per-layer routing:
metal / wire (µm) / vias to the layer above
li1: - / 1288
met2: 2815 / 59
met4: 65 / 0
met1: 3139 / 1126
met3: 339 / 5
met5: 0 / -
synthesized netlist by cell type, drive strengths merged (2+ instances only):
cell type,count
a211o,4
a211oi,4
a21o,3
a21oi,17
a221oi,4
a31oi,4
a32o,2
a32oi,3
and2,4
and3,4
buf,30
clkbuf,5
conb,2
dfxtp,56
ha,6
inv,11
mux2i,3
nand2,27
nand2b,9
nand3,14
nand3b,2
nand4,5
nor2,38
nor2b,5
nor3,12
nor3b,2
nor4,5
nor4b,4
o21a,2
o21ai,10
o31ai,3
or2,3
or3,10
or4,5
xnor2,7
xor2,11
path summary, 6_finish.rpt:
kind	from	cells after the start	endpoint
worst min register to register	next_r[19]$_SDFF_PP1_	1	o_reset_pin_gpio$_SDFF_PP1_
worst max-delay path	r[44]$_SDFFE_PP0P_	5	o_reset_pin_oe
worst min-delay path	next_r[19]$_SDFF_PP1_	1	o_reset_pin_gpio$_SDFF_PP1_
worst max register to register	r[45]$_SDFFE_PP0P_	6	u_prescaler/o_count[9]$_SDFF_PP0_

→ ABOUT THIS TASK
Please give the listing again exactly, line for line.

→ REPLY
per-layer routing:
metal / wire (µm) / vias to the layer above
li1: - / 1288
met2: 2815 / 59
met4: 65 / 0
met1: 3139 / 1126
met3: 339 / 5
met5: 0 / -
synthesized netlist by cell type, drive strengths merged (2+ instances only):
cell type,count
a211o,4
a211oi,4
a21o,3
a21oi,17
a221oi,4
a31oi,4
a32o,2
a32oi,3
and2,4
and3,4
buf,30
clkbuf,5
conb,2
dfxtp,56
ha,6
inv,11
mux2i,3
nand2,27
nand2b,9
nand3,14
nand3b,2
nand4,5
nor2,38
nor2b,5
nor3,12
nor3b,2
nor4,5
nor4b,4
o21a,2
o21ai,10
o31ai,3
or2,3
or3,10
or4,5
xnor2,7
xor2,11
path summary, 6_finish.rpt:
kind	from	cells after the start	endpoint
worst min register to register	next_r[19]$_SDFF_PP1_	1	o_reset_pin_gpio$_SDFF_PP1_
worst max-delay path	r[44]$_SDFFE_PP0P_	5	o_reset_pin_oe
worst min-delay path	next_r[19]$_SDFF_PP1_	1	o_reset_pin_gpio$_SDFF_PP1_
worst max register to register	r[45]$_SDFFE_PP0P_	6	u_prescaler/o_count[9]$_SDFF_PP0_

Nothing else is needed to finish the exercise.